This is an optimization exercise on Yosys and OpenROAD, whose aim is small area and a short achievable clock period, not a production implementation.
Function was checked by simulation only, so behaviour that the tests miss may differ from the original.
Power is estimated from default activity; no workload was simulated.

File: flow/run.sh
#!/bin/bash
# synth_recipe.tcl (not shown) runs the flow's synth.tcl, then flattens the netlist and writes it again
# the make line also repeats each setting of config.mk as NAME=value (left out here)
make -C /OpenROAD-flow-scripts/flow DESIGN_CONFIG=/design/flow/config.mk WORK_HOME=/design/flow/orfs CLKGATE_MAP_FILE= SYNTH_SCRIPT=/design/flow/synth_recipe.tcl finish
File: flow/config.mk
export PLATFORM = sky130hd
export DESIGN_NAME = csr_unit
export DESIGN_NICKNAME = csr_unit
export VERILOG_FILES = /design/flow/design.v
export SDC_FILE = /design/flow/constraint.sdc
export NUM_CORES = 4
export LEC_CHECK = 0
export ABC_AREA = 1
export CAP_MARGIN = 20
export CORE_MARGIN = 2
export CORE_UTILIZATION = 40
export SETUP_SLACK_MARGIN = 2.5
export SLEW_MARGIN = 20
File: flow/constraint.sdc
create_clock -name core_clock -period 5.0 [get_ports {clk}]
set_input_delay 1.0000 -clock core_clock [delete_from_list [all_inputs] [get_ports {clk}]]
set_output_delay 1.0000 -clock core_clock [all_outputs]
set_load 0.01 [all_outputs]
File: flow/design.v
module csr_unit (
  input  logic        clk,
  input  logic        rst_n,
  input  logic        req_valid,
  output logic        req_ready,
  input  logic [1:0]  req_op,
  input  logic [11:0] req_addr,
  input  logic [31:0] req_wdata,
  output logic        rsp_valid,
  output logic [31:0] rsp_rdata,
  output logic        rsp_illegal,
  input  logic [1:0]  evt_kind,
  input  logic [3:0]  evt_cause,
  input  logic [31:0] evt_pc,
  input  logic [31:0] evt_tval,
  output logic        redirect_valid,
  output logic [31:0] redirect_pc,
  output logic [1:0]  priv,
  output logic        machine_interrupt
);
  localparam logic [31:0] MISA  = 32'h4014_0100;
  localparam logic [31:0] MS_K  = 32'h0000_19aa;
  localparam logic [31:0] S_INT = 32'h0000_0222;
  logic [31:0] mstatus_k, mie_k, mip_k;         
  logic [31:0] mstatus_r, mie_r, mip_r;         
  logic        v_mstatus, v_mie, v_mip;
  logic [31:0] medeleg_r, mtvec_r, mscratch_r, mepc_r, mcause_r, mtval_r;
  logic [31:0] stvec_r, sscratch_r, sepc_r, scause_r, stval_r;
  logic        v_medeleg, v_mtvec, v_mscratch, v_mepc, v_mcause, v_mtval;
  logic        v_stvec, v_sscratch, v_sepc, v_scause, v_stval;
  logic [1:0]  priv_q;
  logic        mint_q;
  logic [31:0] mstatus, mie, mip;
  logic [31:0] medeleg, mtvec, mscratch, mepc, mcause, mtval;
  logic [31:0] stvec, sscratch, sepc, scause, stval;
  assign mstatus  = (mstatus_k & MS_K)  | (mstatus_r & ~MS_K  & {32{v_mstatus}});
  assign mie      = (mie_k     & S_INT) | (mie_r     & ~S_INT & {32{v_mie}});
  assign mip      = (mip_k     & S_INT) | (mip_r     & ~S_INT & {32{v_mip}});
  assign medeleg  = medeleg_r  & {32{v_medeleg}};
  assign mtvec    = mtvec_r    & {32{v_mtvec}};
  assign mscratch = mscratch_r & {32{v_mscratch}};
  assign mepc     = mepc_r     & {32{v_mepc}};
  assign mcause   = mcause_r   & {32{v_mcause}};
  assign mtval    = mtval_r    & {32{v_mtval}};
  assign stvec    = stvec_r    & {32{v_stvec}};
  assign sscratch = sscratch_r & {32{v_sscratch}};
  assign sepc     = sepc_r     & {32{v_sepc}};
  assign scause   = scause_r   & {32{v_scause}};
  assign stval    = stval_r    & {32{v_stval}};
  assign priv              = priv_q;
  assign machine_interrupt = mint_q;
  logic [3:0] icause, icause_n;
  logic exc, mret, sret, irq, trap, to_s, ent_s, ent_m;
  assign exc   = (evt_kind == 2'd1);
  assign mret  = (evt_kind == 2'd2);
  assign sret  = (evt_kind == 2'd3);
  assign irq   = (evt_kind == 2'd0) && mint_q;
  assign trap  = (evt_kind != 2'd0) || mint_q;
  assign to_s  = exc && (priv_q != 2'b11) && medeleg[evt_cause];
  assign ent_s = to_s;
  assign ent_m = (exc && !to_s) || irq;
  logic ok_s, ok_m;
  logic s_sstatus, s_sie, s_stvec, s_sscratch, s_sepc, s_scause, s_stval, s_sip;
  logic s_mstatus, s_misa, s_medeleg, s_mie, s_mtvec, s_mscratch, s_mepc, s_mcause, s_mtval, s_mip;
  logic legal, xfer;
  assign ok_s = (priv_q != 2'b00);
  assign ok_m = (priv_q == 2'b11);
  assign s_sstatus  = ok_s && (req_addr == 12'h100);
  assign s_sie      = ok_s && (req_addr == 12'h104);
  assign s_stvec    = ok_s && (req_addr == 12'h105);
  assign s_sscratch = ok_s && (req_addr == 12'h140);
  assign s_sepc     = ok_s && (req_addr == 12'h141);
  assign s_scause   = ok_s && (req_addr == 12'h142);
  assign s_stval    = ok_s && (req_addr == 12'h143);
  assign s_sip      = ok_s && (req_addr == 12'h144);
  assign s_mstatus  = ok_m && (req_addr == 12'h300);
  assign s_misa     = ok_m && (req_addr == 12'h301);
  assign s_medeleg  = ok_m && (req_addr == 12'h302);
  assign s_mie      = ok_m && (req_addr == 12'h304);
  assign s_mtvec    = ok_m && (req_addr == 12'h305);
  assign s_mscratch = ok_m && (req_addr == 12'h340);
  assign s_mepc     = ok_m && (req_addr == 12'h341);
  assign s_mcause   = ok_m && (req_addr == 12'h342);
  assign s_mtval    = ok_m && (req_addr == 12'h343);
  assign s_mip      = ok_m && (req_addr == 12'h344);
  assign legal = s_sstatus | s_sie | s_stvec | s_sscratch | s_sepc | s_scause | s_stval | s_sip |
                 s_mstatus | s_misa | s_medeleg | s_mie | s_mtvec | s_mscratch | s_mepc |
                 s_mcause | s_mtval | s_mip;
  assign req_ready = !trap;
  assign xfer      = req_valid && !trap;
  logic [31:0] rdata;
  assign rdata = ({32{s_sstatus}}  & (mstatus & 32'h0000_0122)) |
                 ({32{s_sie}}      & (mie & S_INT)) |
                 ({32{s_stvec}}    & stvec) |
                 ({32{s_sscratch}} & sscratch) |
                 ({32{s_sepc}}     & sepc) |
                 ({32{s_scause}}   & scause) |
                 ({32{s_stval}}    & stval) |
                 ({32{s_sip}}      & (mip & S_INT)) |
                 ({32{s_mstatus}}  & mstatus) |
                 ({32{s_misa}}     & MISA) |
                 ({32{s_medeleg}}  & medeleg) |
                 ({32{s_mie}}      & mie) |
                 ({32{s_mtvec}}    & mtvec) |
                 ({32{s_mscratch}} & mscratch) |
                 ({32{s_mepc}}     & mepc) |
                 ({32{s_mcause}}   & mcause) |
                 ({32{s_mtval}}    & mtval) |
                 ({32{s_mip}}      & mip);
  logic [31:0] act, set;
  assign act = {32{req_op == 2'd0}} | ({32{req_op[0] ^ req_op[1]}} & req_wdata);
  assign set = {32{!req_op[1]}} & req_wdata;
  logic w_sstatus, w_sie, w_stvec, w_sscratch, w_sepc, w_scause, w_stval, w_sip;
  logic w_mstatus, w_medeleg, w_mie, w_mtvec, w_mscratch, w_mepc, w_mcause, w_mtval, w_mip;
  assign w_sstatus  = xfer && s_sstatus;
  assign w_sie      = xfer && s_sie;
  assign w_stvec    = xfer && s_stvec;
  assign w_sscratch = xfer && s_sscratch;
  assign w_sepc     = xfer && s_sepc;
  assign w_scause   = xfer && s_scause;
  assign w_stval    = xfer && s_stval;
  assign w_sip      = xfer && s_sip;
  assign w_mstatus  = xfer && s_mstatus;
  assign w_medeleg  = xfer && s_medeleg;
  assign w_mie      = xfer && s_mie;
  assign w_mtvec    = xfer && s_mtvec;
  assign w_mscratch = xfer && s_mscratch;
  assign w_mepc     = xfer && s_mepc;
  assign w_mcause   = xfer && s_mcause;
  assign w_mtval    = xfer && s_mtval;
  assign w_mip      = xfer && s_mip;
  logic [31:0] ms_w;    
  always_comb begin
    ms_w = (mstatus & ~act) | (set & act);
    if (ms_w[12:11] == 2'b10) ms_w[12:11] = 2'b00;
  end
  logic [31:0] mstatus_n;
  always_comb begin
    mstatus_n = mstatus_k;
    if (ent_s) begin
      mstatus_n[8] = priv_q[0];
      mstatus_n[5] = mstatus_k[1];
      mstatus_n[1] = 1'b0;
    end else if (ent_m) begin
      mstatus_n[12:11] = priv_q;
      mstatus_n[7]     = mstatus_k[3];
      mstatus_n[3]     = 1'b0;
    end else if (mret) begin
      mstatus_n[3]     = mstatus_k[7];
      mstatus_n[7]     = 1'b1;
      mstatus_n[12:11] = 2'b00;
    end else if (sret) begin
      mstatus_n[1] = mstatus_k[5];
      mstatus_n[5] = 1'b1;
      mstatus_n[8] = 1'b0;
    end else if (w_mstatus) begin
      mstatus_n = ms_w;
    end else if (w_sstatus) begin
      mstatus_n[1] = ms_w[1];
      mstatus_n[5] = ms_w[5];
      mstatus_n[8] = ms_w[8];
    end
  end
  logic [1:0] priv_n;
  always_comb begin
    priv_n = priv_q;
    if (ent_s)      priv_n = 2'b01;
    else if (ent_m) priv_n = 2'b11;
    else if (mret)  priv_n = mstatus_k[12:11];
    else if (sret)  priv_n = {1'b0, mstatus_k[8]};
  end
  logic [31:0] mie_n, mip_n;
  always_comb begin
    mie_n = mie;
    if (w_mie)      mie_n = (mie & ~act) | (set & act);
    else if (w_sie) mie_n = (mie & ~(act & S_INT)) | (set & act & S_INT);
    mip_n = mip;
    if (w_mip)      mip_n = (mip & ~act) | (set & act);
    else if (w_sip) mip_n = (mip & ~(act & S_INT)) | (set & act & S_INT);
  end
  logic [31:0] pend_n;
  logic        mint_n;
  assign pend_n = mip_n & mie_n & 32'h0000_0aaa;
  assign mint_n = (|pend_n) && ((priv_n != 2'b11) || mstatus_n[3]);
  always_comb begin
    if      (pend_n[11]) icause_n = 4'd11;
    else if (pend_n[3])  icause_n = 4'd3;
    else if (pend_n[7])  icause_n = 4'd7;
    else if (pend_n[9])  icause_n = 4'd9;
    else if (pend_n[1])  icause_n = 4'd1;
    else                 icause_n = 4'd5;
  end
  always_ff @(posedge clk or negedge rst_n) begin
    if (!rst_n) begin
      mstatus_k <= '0;
      mie_k     <= '0;
      mip_k     <= '0;
      priv_q    <= 2'b11;
      mint_q    <= 1'b0;
      icause    <= 4'd5;
    end else begin
      mstatus_k <= mstatus_n & MS_K;
      mie_k     <= mie_n & S_INT;
      mip_k     <= mip_n & S_INT;
      priv_q    <= priv_n;
      mint_q    <= mint_n;
      icause    <= icause_n;
    end
  end
  always_ff @(posedge clk or negedge rst_n) begin
    if (!rst_n) begin
      v_mstatus  <= 1'b0;
      v_mie      <= 1'b0;
      v_mip      <= 1'b0;
      v_medeleg  <= 1'b0;
      v_mtvec    <= 1'b0;
      v_mscratch <= 1'b0;
      v_mepc     <= 1'b0;
      v_mcause   <= 1'b0;
      v_mtval    <= 1'b0;
      v_stvec    <= 1'b0;
      v_sscratch <= 1'b0;
      v_sepc     <= 1'b0;
      v_scause   <= 1'b0;
      v_stval    <= 1'b0;
    end else begin
      if (w_mstatus)         v_mstatus  <= 1'b1;
      if (w_mie)             v_mie      <= 1'b1;
      if (w_mip)             v_mip      <= 1'b1;
      if (w_medeleg)         v_medeleg  <= 1'b1;
      if (w_mtvec)           v_mtvec    <= 1'b1;
      if (w_mscratch)        v_mscratch <= 1'b1;
      if (ent_m || w_mepc)   v_mepc     <= 1'b1;
      if (ent_m || w_mcause) v_mcause   <= 1'b1;
      if (ent_m || w_mtval)  v_mtval    <= 1'b1;
      if (w_stvec)           v_stvec    <= 1'b1;
      if (w_sscratch)        v_sscratch <= 1'b1;
      if (ent_s || w_sepc)   v_sepc     <= 1'b1;
      if (ent_s || w_scause) v_scause   <= 1'b1;
      if (ent_s || w_stval)  v_stval    <= 1'b1;
    end
  end
  always_ff @(posedge clk) begin
    for (int i = 0; i < 32; i++) begin
      if (!MS_K[i] && w_mstatus && (act[i] || !v_mstatus)) mstatus_r[i] <= set[i];
      if (!S_INT[i] && w_mie && (act[i] || !v_mie))        mie_r[i]     <= set[i];
      if (!S_INT[i] && w_mip && (act[i] || !v_mip))        mip_r[i]     <= set[i];
      if (w_medeleg  && (act[i] || !v_medeleg))  medeleg_r[i]  <= set[i];
      if (w_mtvec    && (act[i] || !v_mtvec))    mtvec_r[i]    <= set[i];
      if (w_mscratch && (act[i] || !v_mscratch)) mscratch_r[i] <= set[i];
      if (w_stvec    && (act[i] || !v_stvec))    stvec_r[i]    <= set[i];
      if (w_sscratch && (act[i] || !v_sscratch)) sscratch_r[i] <= set[i];
    end
    if (ent_m) begin
      mepc_r   <= evt_pc;
      mcause_r <= evt_kind[0] ? {28'd0, evt_cause} : {1'b1, 27'd0, icause};
      mtval_r  <= evt_kind[0] ? evt_tval : 32'd0;
    end else begin
      for (int i = 0; i < 32; i++) begin
        if (w_mepc   && (act[i] || !v_mepc))   mepc_r[i]   <= set[i];
        if (w_mcause && (act[i] || !v_mcause)) mcause_r[i] <= set[i];
        if (w_mtval  && (act[i] || !v_mtval))  mtval_r[i]  <= set[i];
      end
    end
    if (ent_s) begin
      sepc_r   <= evt_pc;
      scause_r <= {28'd0, evt_cause};
      stval_r  <= evt_tval;
    end else begin
      for (int i = 0; i < 32; i++) begin
        if (w_sepc   && (act[i] || !v_sepc))   sepc_r[i]   <= set[i];
        if (w_scause && (act[i] || !v_scause)) scause_r[i] <= set[i];
        if (w_stval  && (act[i] || !v_stval))  stval_r[i]  <= set[i];
      end
    end
  end
  logic [31:0] target;
  always_ff @(posedge clk or negedge rst_n) begin
    if (!rst_n) begin
      rsp_valid      <= 1'b0;
      redirect_valid <= 1'b0;
    end else begin
      rsp_valid      <= xfer;
      redirect_valid <= trap;
    end
  end
  always_ff @(posedge clk) begin
    rsp_rdata   <= rdata;
    rsp_illegal <= !legal;
    redirect_pc <= target;
  end
  logic [29:0] vt;
  logic [4:0]  vt_lo;
  logic [25:0] vt_hi1;
  logic        t_m, t_v, t_s;
  assign vt_lo  = {1'b0, mtvec[5:2]} + {1'b0, icause};
  assign vt_hi1 = mtvec[31:6] + 26'd1;
  assign vt     = {vt_lo[4] ? vt_hi1 : mtvec[31:6], vt_lo[3:0]};
  assign t_v    = (evt_kind == 2'd0) && mtvec[0];
  assign t_m    = ((evt_kind == 2'd0) && !mtvec[0]) || (exc && !to_s);
  assign t_s    = exc && to_s;
  assign target = ({32{t_m}}  & {mtvec[31:2], 2'b00}) |
                  ({32{t_v}}  & {vt, 2'b00}) |
                  ({32{t_s}}  & {stvec[31:2], 2'b00}) |
                  ({32{mret}} & mepc) |
                  ({32{sret}} & sepc);
endmodule
==> summary.txt, run 1 <==
first-pass iteration count of the detailed router 6; Finished Cell Area 35300 sq um; largest net degree at the start of global routing 86; Top-Level Pins 190; clock latency (worst-skew pair) 0.64 ns; Cell Pwr Density 307 nW/um^2; DR iter-0 viols 4943; Mean Syn Cell Area 8.60 sq um; TritonCTS clock tree yes; Leakage 14.7 nW; Slew @ Worst Pin 1.14 ns; P&R area growth vs syn 26.4%; Synth Instances 3252; Starting Density 40.5%; sequential share of the synthesized area 53.5%; H-Tree Depth 2; Placement Setup Slack 0.888 ns; Vias 27713; share of cells above drive strength 1 17.6%; cell row count 96; Async SR Flop Fraction 6.54%; vias per cell 6.18; most common cell after layout, fill and taps aside nand2_1; Finish-stage setup viols 0; VDD IR-drop max 0.288 mV; Congestion Overflow GR 0; delay of the slowest cell on the worst path 0.57 ns; Root Buffer Master clkbuf_16; Core Footprint 68900 sq um; post-route setup TNS 0 ns; Critical Path Start v_mtvec; FILL cells 6422; Switch Pwr 2.87 mW; Synth top area share 43.7%; R2R cell count 16; Reg clk slew, reported paths 0.06 ns; CTS buffer count 58; initial antenna violation count 6; worst flop-to-flop path startpoint v_mtvec; Vert. Die Dim 268 um; startpoint types flip-flop; fin crit period 2.65 ns; global-route wire length before repair 185 mm; CTS Hold Buffers Added 0; placed instance area 30900 sq um; most frequent cells in the layout nand2_1 (611), edfxtp_1 (407), nor2_1 (284); final clock period utilization by the worst path 53.1%; area of the multi-input gates 11900 sq um; Layout Nets 3624; post-DP HPWL 83.0 mm; WL/cell 29.9 um; vias in the first global route 25237; GPL Wtd Cong 0.979; die area 72000 sq um; Slew HR 24.3%; worst setup margin 2.35 ns; clk sinks 535; DIE WIDTH 268 um; drt drc 0; final hold viol count 0; syn_nets 3377; unrepaired setup endpoints after global routing true; post-route ant nets 0; #FFs+latches synth 535; slowest stage cell, crit path dfrtp_4; Comb power frac 12.2%; Max FO, Critical Path 6; Clock Tree Buf Depth 3; Yosys cell types 56; arrival time worst endpoint 3.17 ns; Buffers on Ports 189; Sw Ratio 26.4%; FF+latch area 15000 sq um; CP Capture Type flip-flop; Primary FF master, synth edfxtp_1; R2R setup slack 2.35 ns; largest cells by area after synthesis edfxtp_1 (44%), nand2_1 (8.7%), dfxtp_1 (6.7%); status finished clean; WP data required 5.52 ns; Final Skew 0.0181 ns; Pint 7.99 mW; Max Cap Viol 0; cell taking the most area after synthesis edfxtp_1; Ys Warns 1; Final Max Slew Viols 0; clock power share 41.0%; EDFF count, synth 407; critical path type reg -> reg; worst min-delay path class in -> async; Reg power frac 46.8%; DRT Wirelength 134 mm; critical-path cell list buf_12 -> buf_6 -> nand2_4 -> inv_4 -> ha_4 -> nand2_4 -> nand2_8 -> buf_6 -> nand3_4 -> nor2_4 -> inv_2 -> nor2_4 -> nand2_2 -> xor2_1 -> nand2_1 -> nand3_2; GRT Total Usage 36.4%; Max Fclk 0.377 GHz; Syn Std Cell Area 28000 sq um
synthesized netlist by cell type (24+ instances only):
library cell,n
buf_2,72
o21ai_1,24
nor2_1,312
o211ai_1,39
o21ai_0,308
edfxtp_1,407
inv_1,270
clkbuf_1,118
a22o_1,28
nand4_1,46
dfrtp_1,32
a21oi_1,286
dfxtp_1,93
nand2_1,650
nand3_1,262
registers in the layout, indices dropped and copies added, names as in the netlist, 32 cells and up:
signal	count
mcause_r	32
medeleg_r	32
mepc_r	32
mscratch_r	32
mtval_r	32
mtvec_r	32
redirect_pc	32
rsp_rdata	32
scause_r	32
sepc_r	32
sscratch_r	32
stval_r	32
stvec_r	32
power groups by stage:
stage	logic (mW)	clock network (mW)	registers (mW)
floorplan	0.642	0	5.14
global placement	1.12	0	5.18
detailed placement	1.13	0	5.18
CTS	1.22	4.46	5.08
global route	1.39	4.62	5.09
finish	1.32	4.45	5.09
critical path, delay by kind of cell, from the launching register on:
family | cells | cell delay (ns)
simple gates | 9 | 0.92
flops | 1 | 0.57
xor+xnor | 1 | 0.16
buf+inv | 5 | 0.58
fa+ha+maj | 1 | 0.28
per-layer routing:
metal / share of wire [%] / up-vias / global-route usage (%)
li1: - / 11728 / -
met1: 37 / 13124 / 49.7
met2: 41 / 2419 / 51.9
met3: 16 / 438 / 11.8
met4: 6.0 / 4 / 17.7
met5: 0.017 / - / 0
stage by stage:
step	utilization [%]	instances	power, mW	hold slack, ns
6_report	51.2	4482	10.9	0.456
5_1_grt	51.2	4480	11.1	0.494
4_1_cts	50.1	4435	10.8	0.460
3_5_place_dp	44.9	4242	6.31	0.449
3_3_place_gp	44.9	4242	6.30	0.445
2_1_floorplan	-	3252	5.79	0.432
cell type report:
class / instances / area share, %
inverters: 294 / 3.42
diodes: 4 / 0.0283
repair buffers: 402 / 11.7
repair inverters: 3 / 0.0814
clock buffers: 77 / 4.48
well taps: 931 / 3.30
multi-input cells: 2205 / 33.6
clock inverters: 31 / 0.938
flip-flops and latches: 535 / 42.4
worst paths after layout:
kind	end
max	redirect_pc[25]
min	v_sepc
max reg2reg	redirect_pc[25]
min reg2reg	scause_r[4]
max in group asynchronous	v_mtvec
min in group core_clock	scause_r[4]
repair_timing:
item / CTS / global route
setup buffers: 76 / 41
gates resized for setup: 280 / 139
setup endpoints to repair: 721 / 525
hold endpoints to repair: 0 / 0
pin swaps: 49 / 51
cloned: 9 / 2
logic make-up after synthesis:
| logic type | count (synthesis) | share of synthesized area, % |
|---|---|---|
| AND/OR/NAND/NOR | 1366 | 21.4 |
| XOR/XNOR | 2 | 0.0627 |
| AO/OA/AOI/OAI | 831 | 17.0 |
| adder cells (fa/ha/maj) | 6 | 0.295 |
| flip-flops | 535 | 53.5 |
| buffers and inverters | 512 | 7.63 |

—————

_What is needed_
After locating the line with "if (ent_m || w_mepc)" above, return that line and every later line through the one with "if (!S_INT[i] && w_mip", word for word and with nothing else.

_Answer box_
      if (ent_m || w_mepc)   v_mepc     <= 1'b1;
      if (ent_m || w_mcause) v_mcause   <= 1'b1;
      if (ent_m || w_mtval)  v_mtval    <= 1'b1;
      if (w_stvec)           v_stvec    <= 1'b1;
      if (w_sscratch)        v_sscratch <= 1'b1;
      if (ent_s || w_sepc)   v_sepc     <= 1'b1;
      if (ent_s || w_scause) v_scause   <= 1'b1;
      if (ent_s || w_stval)  v_stval    <= 1'b1;
    end
  end
  always_ff @(posedge clk) begin
    for (int i = 0; i < 32; i++) begin
      if (!MS_K[i] && w_mstatus && (act[i] || !v_mstatus)) mstatus_r[i] <= set[i];
      if (!S_INT[i] && w_mie && (act[i] || !v_mie))        mie_r[i]     <= set[i];
      if (!S_INT[i] && w_mip && (act[i] || !v_mip))        mip_r[i]     <= set[i];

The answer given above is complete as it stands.